Aspects can respond to change in the managed fingerprint.

tbd

Taggers

Taggers work with fingerprints emitted by aspects to provide particular insights. Taggers are simpler to write than aspects.

Taggers do not have access to project data so can be created and updated without the need to re-analyze to update persistent data.

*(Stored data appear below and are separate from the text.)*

## flow/run.sh

```bash
#!/bin/bash
# the make line also repeats each setting of config.mk as NAME=value (left out here)
make -C /OpenROAD-flow-scripts/flow DESIGN_CONFIG=/design/flow/config.mk WORK_HOME=/design/flow/orfs CLKGATE_MAP_FILE= finish
```

## flow/config.mk

```make
export PLATFORM = sky130hd
export DESIGN_NAME = APB_INT_Count
export DESIGN_NICKNAME = APB_INT_Count
export VERILOG_FILES = /design/flow/design.v
export SDC_FILE = /design/flow/constraint.sdc
export NUM_CORES = 4
export LEC_CHECK = 0
export ABC_AREA = 1
export CAP_MARGIN = 20
export CORE_MARGIN = 2
export CORE_UTILIZATION = 72
export CTS_CLUSTER_DIAMETER = 84
export CTS_CLUSTER_SIZE = 10
export PLACE_DENSITY = 0.42
export SETUP_SLACK_MARGIN = 1.12
export SLEW_MARGIN = 20
```

## flow/constraint.sdc

```tcl
create_clock -name core_clock -period 3.76 [get_ports {PCLK}]
set_input_delay 0.7520 -clock core_clock [delete_from_list [all_inputs] [get_ports {PCLK}]]
set_output_delay 0.7520 -clock core_clock [all_outputs]
set_load 0.01 [all_outputs]
```

## flow/design.v

```verilog
module APB_INT_Count#(
    parameter DATA_WIDTH = 32,
    parameter ADDR_WIDTH = 16
) 
(
    input  wire                     PCLK,         
    input  wire                     PRESETn,      
    input  wire                     PSEL,         
    input  wire                     PENABLE,      
    input  wire                     PWRITE,       
    input  wire [ADDR_WIDTH-1:0]    PADDR,        
    input  wire [DATA_WIDTH-1:0]    PWDATA,       
    output reg  [DATA_WIDTH-1:0]    PRDATA,       
    output reg                      PREADY,       
    output reg                      PSLVERR,      
    output  wire                    linux_irq,    
    output  wire                    lim_irq,      
    output  wire                    itim_irq,     
    input  wire                     linux_ack,    
    input  wire                     lim_ack,      
    input  wire                     itim_ack      
);
    reg [DATA_WIDTH-1:0] control_regs[0:3];           
    reg [DATA_WIDTH-1:0] linux_count[0:9];            
    reg [DATA_WIDTH-1:0] lim_count[0:9];              
    reg [DATA_WIDTH-1:0] itim_count[0:9];             
    reg invalid_access;   
    always @(posedge PCLK) begin
        if (!PRESETn) begin
            integer x;
            for (x = 0; x < 10; x = x + 1) begin
                linux_count[x] <= {DATA_WIDTH{1'b0}};
            end
        end else if (PSEL && PENABLE && PWRITE && (PADDR == 16'h0010)) begin
            linux_count[0] <= PWDATA;   
        end else if (linux_irq) begin
            linux_count[0] <= linux_count[0] + 1;
        end else if (linux_ack) begin
            integer j;
            for (j = 9; j > 0; j = j - 1) begin
                linux_count[j] <= linux_count[j-1];
            end
            linux_count[0] <= 0;
        end
    end
    always @(posedge PCLK) begin
        if (!PRESETn) begin
            integer y;
            for (y = 0; y < 10; y = y + 1) begin
                lim_count[y] <= {DATA_WIDTH{1'b0}};
            end
        end else if (PSEL && PENABLE && PWRITE && (PADDR == 16'h0040)) begin
            lim_count[0] <= PWDATA;   
        end else if (lim_irq) begin
            lim_count [0] <= lim_count[0] + 1;
        end else if (lim_ack) begin
            integer k;
            for (k = 9; k > 0; k = k - 1) begin 
                lim_count[k] <= lim_count[k-1];
            end
            lim_count[0] <= 0;
        end
    end
    always @(posedge PCLK) begin
        if (!PRESETn) begin
            integer z;
            for (z = 0; z < 10; z = z + 1) begin
                itim_count[z] <= {DATA_WIDTH{1'b0}};
            end
        end else if (PSEL && PENABLE && PWRITE && (PADDR == 16'h0080)) begin
            itim_count[0] <= PWDATA;   
        end else if (itim_irq) begin
            itim_count [0] <= itim_count[0] + 1;
        end else if (itim_ack) begin
            integer l;
            for (l = 9; l > 0; l = l - 1) begin
                itim_count[l] <= itim_count[l-1];
            end
            itim_count[0] <= 0;
        end
    end 
    localparam [31:0] VERSION = 32'h0000_0001;  
    assign linux_irq = control_regs[1][0];
    assign lim_irq = control_regs[2][0];
    assign itim_irq = control_regs[3][0];
    always @(posedge PCLK or negedge PRESETn) begin
        if (!PRESETn) begin
            integer i;
            for (i = 1; i < 4; i = i + 1) control_regs[i] <= {DATA_WIDTH{1'b0}};
            PREADY <= 1'b0;
            PRDATA <= {DATA_WIDTH{1'b0}};
            PSLVERR <= 1'b0;
            invalid_access <= 1'b0;
        end else begin
            PREADY <= 1'b1;
            PSLVERR <= 1'b0;
            if (linux_ack) begin
                control_regs[1][0] <= 0;
            end
            if (lim_ack) begin
                control_regs[2][0] <= 0;
            end            
            if (itim_ack) begin
                control_regs[3][0] <= 0;
            end
            invalid_access <= 1'b0;
            if (PSEL && PENABLE) begin
                if (PWRITE) begin  
                    case (PADDR)
                        16'h0000, 16'h0004, 16'h0008, 16'h000C:
                            control_regs[(PADDR >> 2)] <= PWDATA;
                        16'h0010, 16'h0040, 16'h0080: ;  
                        default: begin
                            invalid_access <= 1'b1;   
                        end
                    endcase
                end else begin
                    case (PADDR)
                        16'h0000: PRDATA <= VERSION;
                        16'h0004, 16'h0008, 16'h000C: PRDATA <= control_regs[(PADDR >> 2)];
                        16'h0010: PRDATA <= linux_count[0];
                        16'h0014: PRDATA <= linux_count[1];
                        16'h0018: PRDATA <= linux_count[2];
                        16'h001C: PRDATA <= linux_count[3];
                        16'h0020: PRDATA <= linux_count[4];
                        16'h0024: PRDATA <= linux_count[5];
                        16'h0028: PRDATA <= linux_count[6];
                        16'h002C: PRDATA <= linux_count[7];
                        16'h0030: PRDATA <= linux_count[8];
                        16'h0034: PRDATA <= linux_count[9];
                        16'h0040: PRDATA <= lim_count[0];
                        16'h0044: PRDATA <= lim_count[1];
                        16'h0048: PRDATA <= lim_count[2];
                        16'h004C: PRDATA <= lim_count[3];
                        16'h0050: PRDATA <= lim_count[4];
                        16'h0054: PRDATA <= lim_count[5];
                        16'h0058: PRDATA <= lim_count[6];
                        16'h005C: PRDATA <= lim_count[7];
                        16'h0060: PRDATA <= lim_count[8];
                        16'h0064: PRDATA <= lim_count[9];
                        16'h0080: PRDATA <= itim_count[0];
                        16'h0084: PRDATA <= itim_count[1];
                        16'h0088: PRDATA <= itim_count[2];
                        16'h008C: PRDATA <= itim_count[3];
                        16'h0090: PRDATA <= itim_count[4];
                        16'h0094: PRDATA <= itim_count[5];
                        16'h0098: PRDATA <= itim_count[6];
                        16'h009C: PRDATA <= itim_count[7];
                        16'h00A0: PRDATA <= itim_count[8];
                        16'h00A4: PRDATA <= itim_count[9];
                        default: begin
                            PRDATA <= {DATA_WIDTH{1'b0}};   
                            invalid_access <= 1'b1;         
                        end
                    endcase
                end 
                if (invalid_access) begin
                    PSLVERR <= 1'b1;
                    PREADY <= 1'b0;   
                end else begin
                    PSLVERR <= 1'b0;
                    PREADY <= 1'b1;   
                end
            end else begin
                    PREADY <= 1'b0;   
            end
        end
    end
endmodule
```

==> results.json, run 1 <==
{
  "status": "timing/DRC/antenna clean",
  "top_usage_layer": "met2",
  "drtAntennaViolNets": 0,
  "clockNetworkPower_mw": 11.5,
  "fraction_of_synthesized_cell_area_taken_by_the_top_area_cell_type_pct": 37.3,
  "p_int_mw": 19.6,
  "power_frac_seq_pct": 49.4,
  "critical_path.reg2reg.endpoint": "linux_count[0][22]$_SDFFE_PN0P_",
  "timing.critical_path.from": "PADDR[6]",
  "async_flop_share_pct": 11.7,
  "final-hold-violation-count": 0,
  "proportion_of_synthesized_chip_area_in_sequential_cells_pct": 45.5,
  "cts_htree_levels": 4,
  "worstSetupStartpointType": "input port",
  "synth_warnings": 5,
  "power.leakage_nw": 22.8,
  "cp-end-kind": "flop",
  "totalWireLength_um": 180000,
  "cts_root_buffer": "clkbuf_16",
  "tmin_final_ps": 2750,
  "cp.required_ps": 4430,
  "count_of_flip_flops_with_a_built_in_enable_after_synthesis": 32,
  "initial_antenna_violation_count": 14,
  "final-max-slew-violation-count": 0,
  "routed_wire_length_per_instance_um": 21.9,
  "layout.filler_cells": 4698,
  "worst_pin_slew_ps": 894,
  "rows": 98,
  "setup_viol_count_final": 0,
  "clock.fmax_ghz": 0.364,
  "yosys_cells": 7269,
  "met3_usage_pct": 15.1,
  "reg2regPathDepth": 11,
  "postSynth.topFlopCell": "dfxtp_1",
  "crit_top_cell": "nand2_1",
  "critPathKind": "in -> reg",
  "groute.layer.met2.usage_pct": 66.9,
  "cp_cell_sequence": "clkdlybuf4s50_1 -> inv_1 -> nor2_1 -> nand2_2 -> nor2_4 -> buf_4 -> nand2_4 -> o21ai_0 -> nor2_1 -> nand2_1 -> nor2_1 -> nand2_1 -> nand2_1 -> nand2_1",
  "synthCells": 7269,
  "combined_area_of_all_synthesized_cells_um2": 51500,
  "place_ws_ps": -0.0262,
  "post-route-drc-count": 0,
  "netSwitchingFraction_pct": 25.5,
  "slowest_stage": "clkdlybuf4s50_1",
  "synth-adder-area-share_pct": 0.0729,
  "die_h_um": 272,
  "clk_path_buf_depth": 3,
  "via_per_inst": 6.35,
  "crit-reg2reg-launch": "linux_count[0][1]$_SDFFE_PN0P_",
  "slew_headroom_pct": 40.4,
  "power_density_nw_per_um2": 456,
  "xor_xnor_area_share_pct": 0.493,
  "groute.usage.overall_pct": 46.5,
  "largest_net_degree_at_the_start_of_global_routing": 173,
  "timing.hold.worst_endpoint": "lim_count[9][16]$_SDFFE_PN0P_",
  "worst-path-max-fanout": 27,
  "rsz_0062_raised_after_global_routing": "true",
  "dr.first_iter.drc_count": 9211,
  "seq_cell_power_mw": 13.0,
  "synth-area-yosys_um2": 51500,
  "worstSkewPairLatency_ps": 740,
  "setup_tns_ps": 0,
  "detailed_place_hpwl_um": 116000,
  "slowest_cell_delay_on_critical_path_ps": 630,
  "tritoncts": "yes",
  "worstSetupEndpoint": "PRDATA[27]$_DFFE_PN0P_",
  "regToRegSetupSlack_ps": 1220,
  "synthAoiAreaFrac_pct": 24.9,
  "yosys.cell_count.top_type": "o21ai_0",
  "power.share.combinational_pct": 7.1,
  "drt_first_pass_iters": 13,
  "synth-simple-area-share_pct": 16.7,
  "ys_seq_elements": 1123,
  "die_width_um": 272,
  "worst_slack_ps": 1010,
  "part_of_the_total_power_dissipated_in_the_clock_network_pct": 43.5,
  "netlist-cell-type-count": 41,
  "global_route_wire_length_before_repair_um": 267000,
  "avgSynthCellArea_um2": 7.09,
  "top_cells_by_count": "o21ai_0 (1,452), inv_1 (1,063), a21oi_1 (988), dfxtp_1 (960), nand2_1 (843)",
  "met1_capacity_usage_during_global_routing_pct": 61.9,
  "numPortBuffers": 92,
  "power.switching_mw": 6.73,
  "timing.critical_path.max_delay_family": "simple AND/OR/NAND/NOR gates",
  "cap_viol_max_count": 0,
  "worst_ep_arrival_time_ps": 3410,
  "yosys-dominant-comb-family": "AND-OR/OR-AND gates",
  "area_growth_pct": 12.3,
  "syn-num-nets": 7328,
  "dominant_power_group": "sequential cells",
  "area_of_the_die_um2": 73700,
  "ios": 93,
  "critPathBufInv": 3,
  "power.ir.vdd_worst_mv": 0.535,
  "holdPathStages": 2,
  "overall_via_count_from_detail_route": 52000,
  "grt_pass1_vias": 46800,
  "overflow": 0,
  "final_skew_ps": 26.8,
  "holdCritPathClass": "reg -> reg",
  "layout.nets": 7242,
  "mux_share_pct": 0,
  "stage_log_warnings": 39,
  "final_min_period_over_clock_period_pct": 73.0,
  "final_util_pct": 81.3,
  "placed_area_um2": 53300,
  "synthDominantAreaCellType": "dfxtp_1",
  "biggest_area_cells": "dfxtp_1 (37%), o21ai_0 (14%), a21oi_1 (9.6%)",
  "coreArea_um2": 71100,
  "cts.sinks": 1123,
  "min-delay-start": "lim_count[9][16]$_SDFFE_PN0P_",
  "path_clk_slew_ps": 60,
  "pwr.group.combinational_mw": 1.88,
  "cts_made_buffers": 130,
  "post-route-cell-area_um2": 57800,
  "gpl.final_weighted_congestion": 1.00,
  "fp_util_pct": 72.4,
  "path_depth": 14
}
-- area by class of cell --
| type | instances | area (um2) | area share [%] |
|---|---|---|---|
| Inverter | 1071 | 4030 | 6.97 |
| Clock inverter | 13 | 241 | 0.417 |
| Timing Repair Buffer | 286 | 3420 | 5.91 |
| Sequential cell | 1123 | 23500 | 40.6 |
| Timing Repair inverter | 2 | 15.0 | 0.0260 |
| Tap cell | 950 | 1190 | 2.05 |
| Multi-Input combinational cell | 4569 | 22000 | 38.0 |
| Clock buffer | 167 | 3460 | 5.97 |
| Antenna cell | 11 | 27.5 | 0.0476 |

Taggers are comparable to aspects using consolidate without extract. The difference is in the lack of persistence of tags. This means the loss of a permanent record, but also allows very rapid iteration, simply restarting the SDM after each change.

Simple taggers

A tagger is an object with a name, description and test method with access to repo identification and fingerprints. Taggers will be invoked for each fingerprint on a project. Taggers are normally created as object literals. For example:

{
    name: "docker",
    description: "Docker status",
    test: async repo => repo.analysis.fingerprints
    	.some(fp => fp.type === DockerFrom.name),
}

This will cause every project that has a fingerprint of type DockerFrom.name to be tagged with docker.

Taggers can check for a combination of fingerprints.

For example:

{
	name: opts.name || "hot",
    description: "How hot is git",
    test: async repo => {
        const grt = repo.analysis.fingerprints.find(fp => fp.type === GitRecencyType);
        const acc = repo.analysis.fingerprints.find(fp => fp.type === GitActivesType);
        if (!!grt && !!acc) {
            const days = daysSince(new Date(grt.data));
            if (days < opts.hotDays && acc.data.count > opts.hotContributors) {
                return true;
            }
        }
        return false;
    },
};

This will cause every project that has a GitRecency fingerprint of less than a given number of days ago and a GitActives fingerprint showing a required number of active committers to the default branch to be tagged with hot.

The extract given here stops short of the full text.